A bit more background to the error, in the light of replies (from

memory, I haven’t been able to go through it again just now), is

the equality H, which says that two things are equal (which should make

the types right) is

H : ffff (long) = lpst

It was got by

remember ffff’ as lpst.

(and this has the effect of changing the type of a term in the goal)

assert and prove ffff = ffff’

thereby deduce H

With the clues I’ve been given now I might be able to figure it out a

bit more, but obviously I’d also appreciate experts looking at it

Thanks,

Jeremy

Has this been solved already?

The problem is indeed with remember: once you have applied this tactic `lpst`

is only provably equal to `ffff (long)`

, but the fact that it is its *actual definition* is lost.
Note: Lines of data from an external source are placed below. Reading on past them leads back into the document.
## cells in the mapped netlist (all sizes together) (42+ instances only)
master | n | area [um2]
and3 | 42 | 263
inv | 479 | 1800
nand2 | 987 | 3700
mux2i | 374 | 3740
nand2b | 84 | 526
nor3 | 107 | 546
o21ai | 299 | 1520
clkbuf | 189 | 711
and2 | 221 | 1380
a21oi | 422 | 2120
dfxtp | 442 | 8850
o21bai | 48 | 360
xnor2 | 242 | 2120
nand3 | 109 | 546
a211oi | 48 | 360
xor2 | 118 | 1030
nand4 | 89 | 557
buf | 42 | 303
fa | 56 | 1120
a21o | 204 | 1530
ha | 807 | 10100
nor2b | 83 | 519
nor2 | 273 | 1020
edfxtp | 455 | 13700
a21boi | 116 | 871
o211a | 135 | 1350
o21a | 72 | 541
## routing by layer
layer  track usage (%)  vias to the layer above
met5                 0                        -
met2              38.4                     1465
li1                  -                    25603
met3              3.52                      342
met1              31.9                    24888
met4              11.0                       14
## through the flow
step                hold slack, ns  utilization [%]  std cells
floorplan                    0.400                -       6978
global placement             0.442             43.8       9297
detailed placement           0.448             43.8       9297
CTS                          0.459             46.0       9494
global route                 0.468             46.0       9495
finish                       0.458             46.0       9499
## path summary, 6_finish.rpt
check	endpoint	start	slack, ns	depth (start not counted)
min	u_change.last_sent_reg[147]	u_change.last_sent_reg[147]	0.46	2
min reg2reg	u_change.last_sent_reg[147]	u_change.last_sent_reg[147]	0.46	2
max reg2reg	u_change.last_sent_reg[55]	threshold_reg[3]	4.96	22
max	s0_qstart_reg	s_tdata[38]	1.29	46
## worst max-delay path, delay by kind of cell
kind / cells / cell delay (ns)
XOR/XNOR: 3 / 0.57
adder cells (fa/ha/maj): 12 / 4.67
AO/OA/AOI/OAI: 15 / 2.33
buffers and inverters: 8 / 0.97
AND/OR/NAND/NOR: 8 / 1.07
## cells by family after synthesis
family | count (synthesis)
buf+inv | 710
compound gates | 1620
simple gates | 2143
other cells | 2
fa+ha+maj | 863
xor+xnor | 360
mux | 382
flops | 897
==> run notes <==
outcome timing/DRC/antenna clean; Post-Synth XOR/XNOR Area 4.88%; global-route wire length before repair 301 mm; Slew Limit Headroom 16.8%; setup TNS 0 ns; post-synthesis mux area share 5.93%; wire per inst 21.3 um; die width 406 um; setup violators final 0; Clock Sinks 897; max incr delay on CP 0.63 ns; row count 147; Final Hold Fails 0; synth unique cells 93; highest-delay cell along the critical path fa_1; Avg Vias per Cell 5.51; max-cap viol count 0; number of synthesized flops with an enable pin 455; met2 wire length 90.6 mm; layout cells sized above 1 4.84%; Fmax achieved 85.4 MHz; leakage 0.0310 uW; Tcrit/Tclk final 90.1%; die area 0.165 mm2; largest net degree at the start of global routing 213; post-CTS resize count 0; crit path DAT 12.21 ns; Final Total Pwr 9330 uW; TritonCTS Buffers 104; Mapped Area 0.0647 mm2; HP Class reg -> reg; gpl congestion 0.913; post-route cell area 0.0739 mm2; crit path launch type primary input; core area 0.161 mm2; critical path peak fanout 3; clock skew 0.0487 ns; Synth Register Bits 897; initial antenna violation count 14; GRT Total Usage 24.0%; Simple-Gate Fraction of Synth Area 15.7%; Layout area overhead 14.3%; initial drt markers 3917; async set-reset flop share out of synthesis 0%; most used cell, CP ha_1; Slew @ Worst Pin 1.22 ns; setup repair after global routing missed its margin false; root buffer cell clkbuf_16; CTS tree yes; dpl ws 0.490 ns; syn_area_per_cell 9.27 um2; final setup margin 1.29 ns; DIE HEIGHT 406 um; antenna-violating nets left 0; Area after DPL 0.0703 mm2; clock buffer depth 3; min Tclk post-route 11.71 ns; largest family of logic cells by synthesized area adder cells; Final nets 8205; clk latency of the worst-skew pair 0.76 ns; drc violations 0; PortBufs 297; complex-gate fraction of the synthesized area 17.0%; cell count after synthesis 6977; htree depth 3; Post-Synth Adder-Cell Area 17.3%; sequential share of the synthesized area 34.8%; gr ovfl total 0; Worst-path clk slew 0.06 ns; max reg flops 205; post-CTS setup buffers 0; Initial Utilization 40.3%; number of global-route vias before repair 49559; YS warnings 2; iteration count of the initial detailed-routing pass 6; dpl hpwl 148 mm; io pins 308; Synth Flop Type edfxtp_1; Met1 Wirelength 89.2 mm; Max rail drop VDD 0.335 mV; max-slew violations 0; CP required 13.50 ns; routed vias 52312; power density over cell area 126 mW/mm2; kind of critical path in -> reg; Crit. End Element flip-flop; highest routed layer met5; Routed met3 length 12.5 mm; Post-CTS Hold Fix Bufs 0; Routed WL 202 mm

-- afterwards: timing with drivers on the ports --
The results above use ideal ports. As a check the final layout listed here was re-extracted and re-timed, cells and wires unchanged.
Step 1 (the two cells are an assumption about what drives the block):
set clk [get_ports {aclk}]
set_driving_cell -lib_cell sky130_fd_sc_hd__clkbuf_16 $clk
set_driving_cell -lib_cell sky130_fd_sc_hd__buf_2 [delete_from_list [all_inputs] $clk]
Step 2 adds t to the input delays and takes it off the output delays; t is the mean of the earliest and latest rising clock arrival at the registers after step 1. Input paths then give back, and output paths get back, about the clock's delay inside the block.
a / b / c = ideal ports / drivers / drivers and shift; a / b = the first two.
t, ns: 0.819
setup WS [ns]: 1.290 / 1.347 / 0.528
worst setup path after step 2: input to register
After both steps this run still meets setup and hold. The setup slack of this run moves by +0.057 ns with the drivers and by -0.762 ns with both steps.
What follows belongs to an exercise in optimizing a design on an open flow for small area, a short achievable clock period and few clock cycles per item; a production flow would make more cautious choices.
Function was checked by simulation only, so behaviour that the tests miss may differ from the original.

==> flow/design.v (excerpt) <==
module sm3Compress (
	input  logic          clk,
	input  logic          enable,
	input  logic          start,
	input  logic [255:0]  chainIn,
	input  logic [511:0]  block,
	output logic [255:0]  chainOut,
	output logic          busy,
	output logic          done
);
For scale: about 7400 cells after synthesis, roughly 1300 flip-flops, ~1000 I/O pins, roughly 62000 µm² of cells after synthesis.
clock: 10.0 ns
lec_check: 0
abc_area: 1
cap_margin: 20
core_margin: 2
core_utilization: 60
place_density: 0.8
setup_slack_margin: 5
slew_margin: 20
standard.sh (not shown) runs the stock make flow with config.mk's settings and CLKGATE_MAP_FILE= SYNTH_SCRIPT=/design/flow/synth_recipe.tcl, a recipe that flattens the netlist after the stock synthesis.
==> flow/flow/run.sh <==
#!/bin/bash
# The standard layout (standard.sh) with single-strength port buffers and
# a clock tree of clkbuf_8 buffers without dummy balancing loads
set -e
export BUFFER_PORTS_ARGS="-buffer_cell sky130_fd_sc_hd__buf_1"
export CTS_ARGS="-sink_clustering_enable -repair_clock_nets -dont_use_dummy_load -buf_list {sky130_fd_sc_hd__clkbuf_8}"
bash standard.sh > standard.log 2>&1
The first run completed without violations.
Testbench counts at the start, summed over its fixed seeds: cycles 12,488, blocks 192.
Rerun with:
==> flow/flow/run.sh (replaced) <==
#!/bin/bash
set -e
export BUFFER_PORTS_ARGS="-buffer_cell sky130_fd_sc_hd__buf_1"
sed -e 's/SETUP_SLACK_MARGIN=[0-9.]*/SETUP_SLACK_MARGIN=6/' standard.sh > standard_tight.sh
bash standard_tight.sh > standard.log 2>&1
- PLACE_DENSITY: 0.8 -> 0.7
Result: The changed run passed the timing, design-rule and antenna checks; first-iteration DRC count grows by 25%; via count increases by about 6%; final cell count grows by 2.1%; die area stays the same; count of clock-buffer cells in the layout shrinks by 25; wire length goes up by 9.6%; register-to-register slack gets worse by 450 ps; maximum frequency is lower by about 8%.


## build 68
Starting RTL as in the previous note.
Settings: LEC_CHECK=0, ABC_AREA=1, CAP_MARGIN=20, CORE_MARGIN=2, CORE_UTILIZATION=60, PLACE_DENSITY=0.7, SETUP_SLACK_MARGIN=5, SLEW_MARGIN=20; clock period 10.0 ns.
==> flow/flow/run.sh <==
#!/bin/bash
set -e
export BUFFER_PORTS_ARGS="-buffer_cell sky130_fd_sc_hd__buf_1"
export CTS_ARGS="-sink_clustering_enable -repair_clock_nets -dont_use_dummy_load -buf_list {sky130_fd_sc_hd__clkbuf_8}"
sed -e 's/SETUP_SLACK_MARGIN=[0-9.]*/SETUP_SLACK_MARGIN=5.4/' standard.sh > standard_tight.sh
bash standard_tight.sh > standard.log 2>&1
Build 68 finished every step from synthesis to the final layout, and the layout passed the timing, design-rule and antenna checks.
Testbench counts of build 68, summed over its fixed seeds: cycles 12,488, blocks 192.
Inputs modified between build 68 and build 18:
--- a/flow/flow/run.sh
+++ b/flow/flow/run.sh
@@ -1,0 +2,2 @@
+# The standard layout (standard.sh) with single-strength port buffers and
+# a clock tree of clkbuf_8 buffers without dummy balancing loads
@@ -5,2 +7 @@
-sed -e 's/SETUP_SLACK_MARGIN=[0-9.]*/SETUP_SLACK_MARGIN=5.4/' standard.sh > standard_tight.sh
-bash standard_tight.sh > standard.log 2>&1
+bash standard.sh > standard.log 2>&1
--- outcome ---
Min fraction of standard cell area that is sequential across build 68 and build 18: build 68. Cell depth of the worst flop-to-flop path down about 9% in build 18 wrt build 68. Build 18 vs. build 68: overall global routing resource usage went down. Build 18 vs build 68: wire length down in build 18. Tap cell count came out exactly the same in build 68 and build 18.
Setup changes, build 18 to build 60
--- a/flow/config.mk
+++ b/flow/config.mk
@@ -13 +13 @@
-export SETUP_SLACK_MARGIN = 5
+export SETUP_SLACK_MARGIN = 4.4
Notes after the runs:
Highest clock frequency the design can meet: higher on build 18
Post-layout net count of build 60 falls short of that of build 18 slightly.
Global-route usage over all layers: build 60 vs build 18 down 0.76 points
Sort build 18 and build 60 by shortest clock period the worst path allows after layout asc -> top: build 18
#### Input delta (build 45 over build 60)
==> flow/flow/run.sh <==
#!/bin/bash
set -e
export BUFFER_PORTS_ARGS="-buffer_cell sky130_fd_sc_hd__buf_1"
bash standard.sh > standard.log 2>&1
--- a/flow/config.mk
+++ b/flow/config.mk
@@ -11,3 +11,3 @@
-export CORE_UTILIZATION = 60
-export PLACE_DENSITY = 0.7
-export SETUP_SLACK_MARGIN = 4.4
+export CORE_UTILIZATION = 70
+export PLACE_DENSITY = 0.8
+export SETUP_SLACK_MARGIN = 5
Results
Build 45: it failed during global routing, and the tool reported GRT-0232.
Build 60 -> build 45: post-placement cell area decreased slightly
From build 60 to build 45 the numbers moved as follows: total of cells resized after clock tree synthesis higher, number of hold buffers added after CTS did not really move.
The die span in x of build 45 falls short of that of build 60 by 7.3%.

## re-timing with driven ports
Ports are ideal in the flow. The routed layouts listed here were re-timed in OpenROAD.
Step 1, drivers: a clkbuf_16 drives clk and a buf_2 each remaining input, both assumed.
Step 2 times the ports against the registers' clock, not the clock port: input delays grow and output delays shrink by t, the midpoint of the rising clock arrivals with the driver on.
Slacks: no drivers / after step 1 / after step 2; pairs: no drivers / after step 1.
| run | shift t [ns] | setup slack, ns | worst setup path after step 2 | slew at the worst register clock pin (ns) | pins driven straight from the clock port |
|---|---|---|---|---|---|
| the first run of note 1 | 0.939 | 4.851 / 4.851 / 4.327 | input to register | 0.07 / 0.07 | 1 |
| the second run of note 1 | 0.869 | 4.398 / 4.398 / 4.398 | register to register | 0.07 / 0.07 | 1 |
| build 68 | 0.968 | 4.658 / 4.658 / 4.628 | input to register | 0.07 / 0.07 | 1 |
| build 18 | 0.959 | 4.966 / 4.966 / 4.288 | input to register | 0.08 / 0.08 | 1 |
| build 60 | 0.964 | 4.561 / 4.561 / 3.752 | input to register | 0.07 / 0.07 | 1 |
After both steps every run listed still meets setup and hold. The setup slack of build 60, which loses most, moves by 0.000 ns with the drivers and by -0.809 ns with both steps.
This makes types containing one and the other not convertible anymore. So even if you “subst” lpst, the pattern `ffff (long)`

may re-appear later in the proof and you won’t have them convertible.

In other word: use “pose” instead and it should be ok. pose only introduce a “let” binding, so it does not lose track of convertibility.